• **Task directions**
Up to and including the line with "localparam int unsigned SHIFT_TAB", copy the records below exactly from their first line.

(Dataset entries)
==> src/rtl/key_sched_pkg.sv <==
// Shared DES key-schedule tables, FSM state type and rotation helpers.
package key_sched_pkg;

  localparam int unsigned KEY_W      = 64;
  localparam int unsigned HALF_W     = 28;
  localparam int unsigned CD_W       = 56;
  localparam int unsigned RK_W       = 48;
  localparam int unsigned MAX_ROUNDS = 16;

  typedef enum logic {
    IDLE = 1'b0,
    EMIT = 1'b1
  } state_t;

  // PC-1: entry j names the DES key bit (1 = MSB) feeding C||D bit j+1.
  localparam int unsigned PC1_TAB [CD_W] = '{
    57, 49, 41, 33, 25, 17,  9,
     1, 58, 50, 42, 34, 26, 18,
    10,  2, 59, 51, 43, 35, 27,
    19, 11,  3, 60, 52, 44, 36,
    63, 55, 47, 39, 31, 23, 15,
     7, 62, 54, 46, 38, 30, 22,
    14,  6, 61, 53, 45, 37, 29,
    21, 13,  5, 28, 20, 12,  4
  };

  // PC-2: entry j names the C||D bit (1 = MSB) feeding round-key bit j+1.
  localparam int unsigned PC2_TAB [RK_W] = '{
    14, 17, 11, 24,  1,  5,
     3, 28, 15,  6, 21, 10,
    23, 19, 12,  4, 26,  8,
    16,  7, 27, 20, 13,  2,
    41, 52, 31, 37, 47, 55,
    30, 40, 51, 45, 33, 48,
    44, 49, 39, 56, 34, 53,
    46, 42, 50, 36, 29, 32
  };

  // Left-rotation amount per round, rounds 1..16 at indices 0..15.
  localparam int unsigned SHIFT_TAB [MAX_ROUNDS] = '{
    1, 1, 2, 2, 2, 2, 2, 2, 1, 2, 2, 2, 2, 2, 2, 1
  };

  // Shift for a 1-based round number; out-of-range rounds give 0.
  function automatic int unsigned shift_of(input int unsigned rnd);
    int unsigned s;
    s = 0;
    for (int unsigned i = 0; i < MAX_ROUNDS; i++) begin
      if (rnd == i + 1) s = SHIFT_TAB[4'(i)];
    end
    return s;
  endfunction

  // Cumulative rotation after n rounds, reduced modulo the half width.
  function automatic int unsigned total_shift(input int unsigned n);
    int unsigned s;
    s = 0;
    for (int unsigned i = 0; i < MAX_ROUNDS; i++) begin
      if (i < n) s = s + SHIFT_TAB[4'(i)];
    end
    return s % HALF_W;
  endfunction

  // 28-bit rotate left by s (s < 28).
  function automatic logic [HALF_W-1:0] rotl28(input logic [HALF_W-1:0] x, input int unsigned s);
    logic [2*HALF_W-1:0] t;
    t = {x, x} << s;
    return t[2*HALF_W-1:HALF_W];
  endfunction

  // 28-bit rotate right by s (s < 28).
  function automatic logic [HALF_W-1:0] rotr28(input logic [HALF_W-1:0] x, input int unsigned s);
    logic [2*HALF_W-1:0] t;
    t = {x, x} >> s;
    return t[HALF_W-1:0];
  endfunction

endpackage

==> src/rtl/key_schedule_seq_if.sv <==
// Request/round-key stream bundle between a key consumer and the scheduler.
interface key_schedule_seq_if
  import key_sched_pkg::*;
#(
  parameter int unsigned IDX_W = 5
);
  logic              start;
  logic [KEY_W-1:0]  key_in;
  logic              decrypt;
  logic              rk_ready;
  logic              rk_valid;
  logic [RK_W-1:0]   rk_data;
  logic [IDX_W-1:0]  rk_idx;
  logic              busy;
  logic              done;

  modport master (
    output start, key_in, decrypt, rk_ready,
    input  rk_valid, rk_data, rk_idx, busy, done
  );

  modport slave (
    input  start, key_in, decrypt, rk_ready,
    output rk_valid, rk_data, rk_idx, busy, done
  );
endinterface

• **Output below**
==> src/rtl/key_sched_pkg.sv <==
// Shared DES key-schedule tables, FSM state type and rotation helpers.
package key_sched_pkg;

  localparam int unsigned KEY_W      = 64;
  localparam int unsigned HALF_W     = 28;
  localparam int unsigned CD_W       = 56;
  localparam int unsigned RK_W       = 48;
  localparam int unsigned MAX_ROUNDS = 16;

  typedef enum logic {
    IDLE = 1'b0,
    EMIT = 1'b1
  } state_t;

  // PC-1: entry j names the DES key bit (1 = MSB) feeding C||D bit j+1.
  localparam int unsigned PC1_TAB [CD_W] = '{
    57, 49, 41, 33, 25, 17,  9,
     1, 58, 50, 42, 34, 26, 18,
    10,  2, 59, 51, 43, 35, 27,
    19, 11,  3, 60, 52, 44, 36,
    63, 55, 47, 39, 31, 23, 15,
     7, 62, 54, 46, 38, 30, 22,
    14,  6, 61, 53, 45, 37, 29,
    21, 13,  5, 28, 20, 12,  4
  };

  // PC-2: entry j names the C||D bit (1 = MSB) feeding round-key bit j+1.
  localparam int unsigned PC2_TAB [RK_W] = '{
    14, 17, 11, 24,  1,  5,
     3, 28, 15,  6, 21, 10,
    23, 19, 12,  4, 26,  8,
    16,  7, 27, 20, 13,  2,
    41, 52, 31, 37, 47, 55,
    30, 40, 51, 45, 33, 48,
    44, 49, 39, 56, 34, 53,
    46, 42, 50, 36, 29, 32
  };

  // Left-rotation amount per round, rounds 1..16 at indices 0..15.
  localparam int unsigned SHIFT_TAB [MAX_ROUNDS] = '{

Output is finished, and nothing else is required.